From the listing below, set down exactly the lines between the one holding "wire [7:0] fnew" and the one holding "S_DEC: i <= S_EDD;", inclusive. No other line is wanted.

━━━━━━━━

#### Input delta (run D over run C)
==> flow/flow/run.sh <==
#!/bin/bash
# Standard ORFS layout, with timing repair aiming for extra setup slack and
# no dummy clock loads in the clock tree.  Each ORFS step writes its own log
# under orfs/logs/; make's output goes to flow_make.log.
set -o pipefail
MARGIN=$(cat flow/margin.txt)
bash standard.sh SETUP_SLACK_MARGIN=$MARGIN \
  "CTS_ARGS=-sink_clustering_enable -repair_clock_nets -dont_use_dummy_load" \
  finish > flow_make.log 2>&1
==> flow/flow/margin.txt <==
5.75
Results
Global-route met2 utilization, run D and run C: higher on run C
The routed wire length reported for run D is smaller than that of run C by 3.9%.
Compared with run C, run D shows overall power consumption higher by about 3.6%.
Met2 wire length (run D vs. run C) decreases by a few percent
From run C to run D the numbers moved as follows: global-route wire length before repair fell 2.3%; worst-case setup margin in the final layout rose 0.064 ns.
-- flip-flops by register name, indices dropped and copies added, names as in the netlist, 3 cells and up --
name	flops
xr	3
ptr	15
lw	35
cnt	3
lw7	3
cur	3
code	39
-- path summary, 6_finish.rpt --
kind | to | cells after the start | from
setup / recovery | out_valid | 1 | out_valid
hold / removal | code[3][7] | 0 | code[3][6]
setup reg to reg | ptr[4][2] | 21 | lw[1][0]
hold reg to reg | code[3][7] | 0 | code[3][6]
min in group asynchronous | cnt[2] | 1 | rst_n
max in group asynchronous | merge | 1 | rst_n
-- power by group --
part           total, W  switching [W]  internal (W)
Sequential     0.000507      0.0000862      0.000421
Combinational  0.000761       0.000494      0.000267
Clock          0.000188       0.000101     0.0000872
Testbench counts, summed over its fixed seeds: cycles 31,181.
This is an optimization exercise on Yosys and OpenROAD, whose aim is small area, not a production implementation. Function was checked by simulation only, so behaviour that the tests miss may differ from the original. Power figures rest on the tool's default switching activity, not on a simulated workload.

==> flow/design.v <==
module paritygen(ip, clk, clr, parity);
	input ip, clk, clr;
	output reg parity;
	always @(posedge clk)
		parity <= !clr & (parity ^ ip);
endmodule
module UART_Tx(TransmittedSerialData,DoneTx,DataIn,CLK_Baudin,RstTx,NewData,Flag_in);
	localparam size = 32;
	input [size-1:0] DataIn;
	input CLK_Baudin, RstTx, NewData;
	input Flag_in;
	output TransmittedSerialData;
	output reg DoneTx;
	localparam [5:0] ST_IDLE  = 6'd0;
	localparam [5:0] ST_FIRST = 6'd1;    
	localparam [5:0] ST_INJ   = 6'd18;   
	localparam [5:0] ST_LAST  = 6'd11;   
	localparam [5:0] ST_PEND  = 6'd22;   
	reg [5:0] counter;
	reg [36:0] ring;
	wire idle = (counter == ST_IDLE);
	wire pend = (counter == ST_PEND);
	wire last = (counter == ST_LAST);
	wire inj  = (counter == ST_INJ);
	wire load = idle & NewData;
	wire Parity;
	paritygen parity1(.ip(ring[1]), .clk(CLK_Baudin), .clr(idle | pend), .parity(Parity));
	always @(posedge CLK_Baudin or posedge RstTx) begin
		if (RstTx) begin
			counter <= ST_IDLE;
			DoneTx <= 1'b0;
		end else begin
			if (load | pend)
				counter <= ST_FIRST;
			else if (last & !Flag_in)
				counter <= ST_IDLE;
			else
				counter <= {counter[4:0], counter[5] ^ counter[4]};
			if (load)
				DoneTx <= 1'b0;
			else if (last)
				DoneTx <= !Flag_in;
		end
	end
	always @(posedge CLK_Baudin) begin
		ring[36]    <= load | ring[0];
		ring[35:34] <= ring[36:35];
		ring[33:2]  <= load ? DataIn : ring[34:3];
		ring[1]     <= load ? 1'b0 : inj ? Parity : ring[2];
		ring[0]     <= load ? 1'b1 : inj ? Parity : ring[1];
	end
	assign TransmittedSerialData = ring[0] | idle;
endmodule
module UART_Rx(DataOut, DoneRx, SerialInputData, CLK_Baudin, RstRx, Flag_Rx, DoneTx);
	parameter size = 32;
	input SerialInputData;
	input CLK_Baudin, RstRx;
	input DoneTx;  
	output [size-1:0] DataOut;
	output DoneRx;
	output Flag_Rx;
	localparam [5:0] ST_IDLE  = 6'd0;
	localparam [5:0] ST_FIRST = 6'd1;
	localparam [5:0] ST_CHECK = 6'd18;
	reg [5:0] counter;
	reg [size+1:0] shift_reg;
	reg good;
	wire idle  = (counter == ST_IDLE);
	wire check = (counter == ST_CHECK);
	always @(posedge CLK_Baudin or posedge RstRx) begin
		if (RstRx) begin
			counter <= ST_IDLE;
			good <= 1'b0;
		end else begin
			if (idle)
				counter <= SerialInputData ? ST_IDLE : ST_FIRST;
			else if (check)
				counter <= ST_IDLE;
			else
				counter <= {counter[4:0], counter[5] ^ counter[4]};
			if (idle)
				good <= !SerialInputData;
			else if (!check)
				good <= good ^ SerialInputData;
		end
	end
	always @(posedge CLK_Baudin)
		shift_reg <= {SerialInputData, shift_reg[size+1:1]};
	assign DataOut = shift_reg[size-1:0];
	assign Flag_Rx = check & !good;
	assign DoneRx = idle & good;
endmodule
module uart_txrx (
    input  wire        clk,        
    input  wire        rst,        
    input  wire [31:0] tx_data,    
    input  wire        tx_start,   
    input  wire        tx_retry,   
    output wire        txd,        
    output wire        tx_done,    
    input  wire        rxd,        
    output wire [31:0] rx_data,    
    output wire        rx_done,    
    output wire        rx_error    
);
    UART_Tx u_tx (
        .TransmittedSerialData(txd),
        .DoneTx(tx_done),
        .DataIn(tx_data),
        .CLK_Baudin(clk),
        .RstTx(rst),
        .NewData(tx_start),
        .Flag_in(tx_retry)
    );
    UART_Rx u_rx (
        .DataOut(rx_data),
        .DoneRx(rx_done),
        .SerialInputData(rxd),
        .CLK_Baudin(clk),
        .RstRx(rst),
        .Flag_Rx(rx_error),
        .DoneTx(tx_done)
    );
endmodule
export LEC_CHECK = 0
export CAP_MARGIN = 20
export CORE_MARGIN = 2
export CORE_UTILIZATION = 40
export PLACE_DENSITY = 0.6
export SLEW_MARGIN = 20
create_clock -name core_clock -period 5.0 [get_ports {clk}]
standard.sh (not shown) runs the stock make flow with config.mk's settings and CLKGATE_MAP_FILE= SYNTH_SCRIPT=/design/flow/synth_recipe.tcl, a recipe that flattens the netlist after the stock synthesis.
==> flow/flow/run.sh <==
#!/bin/bash
# The standard ORFS layout (the standard.sh, standard synthesis included),
# with smaller port buffers, cells sized down after placement, and a clock
# tree without dummy loads. Each ORFS step logs to orfs/logs/; make's own
# output goes to flow_make.log.
set -euo pipefail
bash standard.sh \
  "BUFFER_PORTS_ARGS=-buffer_cell sky130_fd_sc_hd__buf_1" \
  "POST_RESIZE_TCL=$PWD/flow/post_resize.tcl" \
  "CTS_ARGS=-sink_clustering_enable -repair_clock_nets -dont_use_dummy_load -buf_list sky130_fd_sc_hd__clkbuf_8" \
  finish > flow_make.log 2>&1
==> flow/flow/post_resize.tcl <==
# After the standard placement resize: size cells down where timing allows
# (power recovery), then repair any slew or capacitance the downsizing broke.
log_cmd repair_timing -recover_power 100 -verbose
log_cmd repair_design -verbose
The baseline produced a clean layout.
Rerun with:
Settings changed: CORE_UTILIZATION 40 to 70, PLACE_DENSITY 0.6 to 0.8.
After rerunning: The changed run ran to the end with no violations. Area after synthesis stays the same. Setup slack gets worse by 0.079 ns. Combinational power goes up slightly. Non-clock buffer count stays the same. Worst hold slack gets better by 0.010 ns.
Rerun with:
==> flow/flow/run.sh (replaced) <==
#!/bin/bash
# The standard ORFS layout (the standard.sh, standard synthesis included),
# with smaller port buffers, a clock tree without dummy loads, and power
# (size) recovery after global routing. Each ORFS step logs to orfs/logs/;
# make's own output goes to flow_make.log.
set -euo pipefail
bash standard.sh \
  "BUFFER_PORTS_ARGS=-buffer_cell sky130_fd_sc_hd__buf_1" \
  "CTS_ARGS=-sink_clustering_enable -repair_clock_nets -dont_use_dummy_load -buf_list sky130_fd_sc_hd__clkbuf_8" \
  RECOVER_POWER=100 \
  finish > flow_make.log 2>&1
Settings changed: CORE_UTILIZATION 70 to 75, PLACE_DENSITY 0.8 to 0.85.
removed: flow/flow/post_resize.tcl
=>
- Now the flow ran to the end with violations: max-capacitance violations, max-slew violations
- utilization rose by 6.3 points
- setup slack improves by 0.035 ns
- via count rose by 0.34%
- total power is about the same
- clock skew fell by 0.0036 ns
- clock-buffer cell count is unchanged
- fmax rose by 1.2%
- wire length rose by 7.1%

-- what the ideal ports hide --
Ports are ideal in the flow. The routed layouts listed here were re-timed in OpenROAD. Step 1 assumes that a clkbuf_16 drives the clock port and a buf_2 every other input. Step 2 also shifts input and output timing later by t, the mid clock arrival at the registers, as if the neighbouring blocks saw the same clock. Slacks: ideal / step 1 / step 2; pairs: ideal / step 1.
| run | t, ns | setup slack, ns | worst setup path at the end | cell pins on the clock port's net |
|---|---|---|---|---|
| the first run | 0.354 | 2.183 / 2.154 / 2.508 | register to output | 1 |
| the second run | 0.357 | 2.104 / 2.077 / 2.314 | input to register | 1 |
| the third run | 0.360 | 2.139 / 2.110 / 1.871 | input to register | 1 |
For the third run, which loses most, drivers alone change the setup slack by -0.029 ns; drivers and shift together by -0.268 ns.
Background: an optimization exercise with open tools, aiming at small area. Do not read the settings as production practice.
RTL that was checked went through simulation tests only; none was proved equivalent to the original.
Function not checked in run 1: the RTL went through the layout flow alone.
The flow treats the clock pin as an ideal source, which a real chip does not have.
No activity file was given, so power comes from the tool's default toggle rates.

==> design.v <==
module rtc_system
(
    input clk,
    input rst_n,
    input [3:0] key_in,
    output rtc_sclk,
    input rtc_sio_i,
    output rtc_sio_o,
    output rtc_sio_oe,
    output rtc_rst,
    output [7:0] smg_data,
    output [5:0] scan_sig,
    output config_sig
);
    localparam [15:0] C_4999  = 16'hee16;
    localparam [15:0] C_49999 = 16'h42f2;
    reg [15:0] tc;
    wire tc_wrap = (tc == C_49999);
    always @(posedge clk or negedge rst_n)
        if (!rst_n)
            tc <= 16'd0;
        else if (tc_wrap)
            tc <= 16'd0;
        else
            tc <= {~tc[14:0], tc[15] ^ tc[12]};
    reg isEn;
    always @(posedge clk or negedge rst_n)
        if (!rst_n)
            isEn <= 1'b0;
        else if (tc == C_4999)
            isEn <= 1'b1;
    localparam [19:0] K_END = 20'h0ebd4;    
    localparam [19:0] KP = 20'haaaaa;       
    reg [3:0] kf1, kf2;
    always @(posedge clk) begin
        kf1 <= key_in;
        kf2 <= kf1;
    end
    wire [3:0] key_out;
    genvar g;
    generate
        for (g = 0; g < 4; g = g + 1) begin : key
            wire h2l = isEn & ~kf1[g] & kf2[g];
            wire l2h = isEn & kf1[g] & ~kf2[g];
            reg [1:0] ks;
            reg [19:0] kt;
            wire done = (kt == (K_END ^ KP));
            always @(posedge clk)
                if (ks[0])
                    kt <= {~kt[18:0], kt[19] ^ kt[16]};
                else
                    kt <= KP;
            always @(posedge clk or negedge rst_n)
                if (!rst_n)
                    ks <= 2'b00;
                else
                    case (ks)
                        2'b00: if (h2l) ks <= 2'b01; else if (l2h) ks <= 2'b11;
                        2'b01: if (done) ks <= 2'b10;
                        2'b10: ks <= 2'b00;
                        2'b11: if (done) ks <= 2'b00;
                    endcase
            assign key_out[g] = (ks == 2'b10);
        end
    endgenerate
    reg isConfig;
    always @(posedge clk or negedge rst_n)
        if (!rst_n)
            isConfig <= 1'b0;
        else if (key_out[3])
            isConfig <= ~isConfig;
    assign config_sig = isConfig;
    localparam [4:0] S_RH0 = 5'd0, S_RM0 = 5'd1, S_RS0 = 5'd2, S_WU0 = 5'd3,
                     S_WH  = 5'd4, S_WM  = 5'd5, S_WS  = 5'd6, S_WP  = 5'd7,
                     S_RH  = 5'd8, S_RM  = 5'd9, S_RS  = 5'd10, S_JDG = 5'd11,
                     S_WST = 5'd14, S_WU1 = 5'd15,
                     S_EDT = 5'd16, S_IN1 = 5'd17, S_IN2 = 5'd18, S_IN3 = 5'd19,
                     S_EDI = 5'd20, S_DEC = 5'd21, S_EDD = 5'd22;
    reg [4:0] i;
    reg [1:0] go;            
    reg [7:0] hour, minute, second;
    wire cmd_done;
    wire [7:0] sh_q;         
    wire cmd_state = ~i[4] & (i[3:0] != 4'd11) & (i[3:2] != 2'b11 | i[1]);
    wire is_rd = ~i[4] & ~i[2] & (i[1:0] != 2'd3);
    wire is_wr = cmd_state & ~is_rd;
    wire [7:0] comp = (go == 2'd0) ? 8'h23 : 8'h59;
    wire [7:0] fld = (go == 2'd0) ? hour : (go == 2'd1) ? minute : second;
    wire below = (fld < comp);
    wire pdec = (i == S_EDD);
    wire [3:0] flo = fld[3:0], fhi = fld[7:4];
    wire fcy = pdec ? (flo == 4'd0) : (flo >= 4'd9);
    wire [3:0] fx = fcy ? fhi : flo;
    wire [3:0] fy = pdec ? fx - 1'b1 : fx + 1'b1;
    wire [7:0] fnew = fcy ? {fy, pdec, 2'b00, pdec} : {fhi, fy};
    wire fkeep = pdec & (fld == 8'h00);
    wire in_edit = (i == S_EDT) | (i == S_EDI) | (i == S_EDD);
    wire rd_done = is_rd & cmd_done;
    wire set_f = rd_done | ((i == S_EDI | i == S_EDD) & isConfig & (key_out[2:0] == 3'b000) & ~fkeep);
    wire [1:0] f_sel = go;
    wire [7:0] f_val = rd_done ? sh_q : fnew;
    wire quirk = (i == S_IN1) & ~below;
    always @(posedge clk) begin
            if (quirk)
                hour <= fld;
            else if (set_f & (f_sel == 2'd0))
                hour <= f_val;
            if (set_f & (f_sel == 2'd1))
                minute <= f_val;
            if (set_f & (f_sel == 2'd2))
                second <= f_val;
    end
    wire hv = (i != S_RH0);
    wire mv = hv & (i != S_RM0);
    wire sv = mv & (i != S_RS0);
    always @(posedge clk or negedge rst_n)
        if (!rst_n)
            i <= S_RH0;
        else
            case (i)
                S_WP, S_RS: if (cmd_done) i <= S_JDG;
                S_JDG: i <= isConfig ? S_WU1 : S_RH;
                S_WU1: if (cmd_done) i <= S_WST;
                S_WST: if (cmd_done) i <= S_EDT;
                S_EDT, S_EDI, S_EDD:
                    if (!isConfig)
                        i <= S_WH;
                    else if (key_out[2])
                        i <= S_IN1;
                    else if (key_out[1])
                        i <= S_DEC;
                    else
                        i <= S_EDT;
                S_IN1: i <= below ? S_IN2 : S_EDT;
                S_IN2: i <= S_IN3;
                S_IN3: i <= S_EDI;
                S_DEC: i <= S_EDD;
                default: if (cmd_done) i <= i + 1'b1;
            endcase
    always @(posedge clk)
        if (!i[4])
            go <= (i == S_WST) ? 2'd0 : i[1:0];
        else if (in_edit && isConfig && key_out[2:0] == 3'b001)
            go <= (go == 2'd2) ? 2'd0 : go + 1'b1;
    wire [7:0] addr = {4'b1000, i[1] & i[0], ~(i[1] ^ i[0]), i[0], is_rd};
    wire wfld = (i == S_WH) | (i == S_WM) | (i == S_WS);
    wire [7:0] wdata = wfld ? {fld[7] & (i != S_WS), fld[6:0]} :
                              {(i == S_WP) | (i == S_WST), 7'd0};
    reg [4:0] cnt;
    wire c24 = (cnt == 5'd24);
    always @(posedge clk)
        if (c24 | ~fs)
            cnt <= 5'd0;
        else
            cnt <= cnt + 1'b1;
    localparam [1:0] P_A = 2'd0, P_D = 2'd1, P_R = 2'd2, P_X = 2'd3;
    localparam [3:0] X_S0 = 4'd0, X_S1 = 4'd1, X_GA = 4'd2, X_GD = 4'd3,
                     X_T = 4'd4, X_E1 = 4'd5, X_E2 = 4'd6, X_E3 = 4'd7,
                     X_ID = 4'd8, X_R0 = 4'd9, X_D1 = 4'd10, X_D2 = 4'd11;
    reg [1:0] ph;
    reg [3:0] hb;
    reg isOut, rSIO, sclk, ce;
    reg [7:0] sh;
    assign sh_q = sh;
    wire in_bits = (ph != P_X);
    wire last_hb = (hb == 4'd15);
    wire fs = in_bits | ~hb[3];      
    assign cmd_done = ~in_bits & (hb == X_D2);
    always @(posedge clk or negedge rst_n)
        if (!rst_n) begin
            ph <= P_X;
            hb <= X_ID;
            isOut <= 1'b1;
            rSIO <= 1'b0;
            sclk <= 1'b0;
            ce <= 1'b0;
        end
        else if (fs) begin
            if (in_bits) begin
                if (c24) begin
                    if (!last_hb)
                        hb <= hb + 1'b1;
                    else begin
                        ph <= P_X;
                        hb <= (ph == P_D) ? X_GD : (ph == P_R) ? X_E1 : is_wr ? X_GA : X_T;
                    end
                end
                else begin
                    sclk <= hb[0];
                    if (!hb[0] && ph != P_R)
                        rSIO <= sh[0];
                end
            end
            else
                case (hb[2:0])
                    X_S0[2:0], X_S1[2:0]: begin
                        ph <= hb[0] ? P_D : P_A;
                        hb <= 4'd0;
                        isOut <= 1'b1;
                        sclk <= 1'b0;
                        ce <= 1'b1;
                    end
                    X_GA[2:0]: hb <= X_S1;
                    X_GD[2:0]: hb <= X_E1;
                    X_T[2:0]: begin
                        ph <= P_R;
                        hb <= 4'd0;
                        isOut <= 1'b0;
                    end
                    X_E1[2:0]: begin
                        ce <= 1'b0;
                        hb <= X_E2;
                    end
                    X_E2[2:0]: hb <= X_E3;
                    default: hb <= X_D1;
                endcase
        end
        else
            case (hb[1:0])
                X_ID[1:0]: if (cmd_state) hb <= X_R0;
                X_R0[1:0]: hb <= X_S0;
                X_D1[1:0]: hb <= X_D2;
                default: hb <= X_ID;
            endcase
    always @(posedge clk)
        if (fs) begin
            if (in_bits) begin
                if (c24) begin
                    if (hb[0] && !(ph == P_R && last_hb))
                        sh <= {sh[7], sh[7:1]};
                end
                else if (!hb[0] && ph == P_R)
                    sh[7] <= rtc_sio_i;
            end
            else if (hb[2:0] == X_S0[2:0])
                sh <= addr;
            else if (hb[2:0] == X_S1[2:0])
                sh <= wdata;
        end
    assign rtc_sclk = sclk;
    assign rtc_rst = ce;
    assign rtc_sio_o = rSIO;
    assign rtc_sio_oe = isOut;
    reg [2:0] dg;            
    reg z;                   
    reg [3:0] nd;            
    reg [3:0] nd2;           
    wire [2:0] dg_n = !z ? dg : (dg == 3'd5) ? 3'd0 : dg + 1'b1;
    always @(posedge clk or negedge rst_n)
        if (!rst_n) begin
            dg <= 3'd7;
            z <= 1'b1;
            nd <= 4'd0;
        end
        else begin
            dg <= dg_n;
            z <= tc_wrap;
            if (!tc_wrap)
                case (dg_n)
                    3'd0: nd <= hv ? hour[7:4] : 4'd0;
                    3'd1: nd <= hv ? hour[3:0] : 4'd0;
                    3'd2: nd <= mv ? minute[7:4] : 4'd0;
                    3'd3: nd <= mv ? minute[3:0] : 4'd0;
                    3'd4: nd <= sv ? second[7:4] : 4'd0;
                    default: nd <= sv ? second[3:0] : 4'd0;
                endcase
        end
    always @(posedge clk)
        nd2 <= nd;
    wire first = (dg == 3'd7);
    reg [6:0] seg;
    always @(*)
        casez ({first, nd2})
            5'b1????: seg = 7'b111_1111;
            5'b0_0000: seg = 7'b100_0000;
            5'b0_0001: seg = 7'b111_1001;
            5'b0_0010: seg = 7'b010_0100;
            5'b0_0011: seg = 7'b011_0000;
            5'b0_0100: seg = 7'b001_1001;
            5'b0_0101: seg = 7'b001_0010;
            5'b0_0110: seg = 7'b000_0010;
            5'b0_0111: seg = 7'b111_1000;
            5'b0_1000: seg = 7'b000_0000;
            5'b0_1001: seg = 7'b001_0000;
            5'b0_1010: seg = 7'b000_1000;
            5'b0_1011: seg = 7'b000_0011;
            5'b0_1100: seg = 7'b100_0110;
            5'b0_1101: seg = 7'b010_0001;
            5'b0_1110: seg = 7'b000_0110;
            5'b0_1111: seg = 7'b000_1110;
            default: seg = 7'b111_1111;
        endcase
    assign smg_data = {1'b1, seg};
    assign scan_sig = {dg != 3'd0, dg != 3'd1, dg != 3'd2, dg != 3'd3, dg != 3'd4, dg != 3'd5};
endmodule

━━━━━━━━

Expected answer
    wire [7:0] fnew = fcy ? {fy, pdec, 2'b00, pdec} : {fhi, fy};
    wire fkeep = pdec & (fld == 8'h00);
    wire in_edit = (i == S_EDT) | (i == S_EDI) | (i == S_EDD);
    wire rd_done = is_rd & cmd_done;
    wire set_f = rd_done | ((i == S_EDI | i == S_EDD) & isConfig & (key_out[2:0] == 3'b000) & ~fkeep);
    wire [1:0] f_sel = go;
    wire [7:0] f_val = rd_done ? sh_q : fnew;
    wire quirk = (i == S_IN1) & ~below;
    always @(posedge clk) begin
            if (quirk)
                hour <= fld;
            else if (set_f & (f_sel == 2'd0))
                hour <= f_val;
            if (set_f & (f_sel == 2'd1))
                minute <= f_val;
            if (set_f & (f_sel == 2'd2))
                second <= f_val;
    end
    wire hv = (i != S_RH0);
    wire mv = hv & (i != S_RM0);
    wire sv = mv & (i != S_RS0);
    always @(posedge clk or negedge rst_n)
        if (!rst_n)
            i <= S_RH0;
        else
            case (i)
                S_WP, S_RS: if (cmd_done) i <= S_JDG;
                S_JDG: i <= isConfig ? S_WU1 : S_RH;
                S_WU1: if (cmd_done) i <= S_WST;
                S_WST: if (cmd_done) i <= S_EDT;
                S_EDT, S_EDI, S_EDD:
                    if (!isConfig)
                        i <= S_WH;
                    else if (key_out[2])
                        i <= S_IN1;
                    else if (key_out[1])
                        i <= S_DEC;
                    else
                        i <= S_EDT;
                S_IN1: i <= below ? S_IN2 : S_EDT;
                S_IN2: i <= S_IN3;
                S_IN3: i <= S_EDI;
                S_DEC: i <= S_EDD;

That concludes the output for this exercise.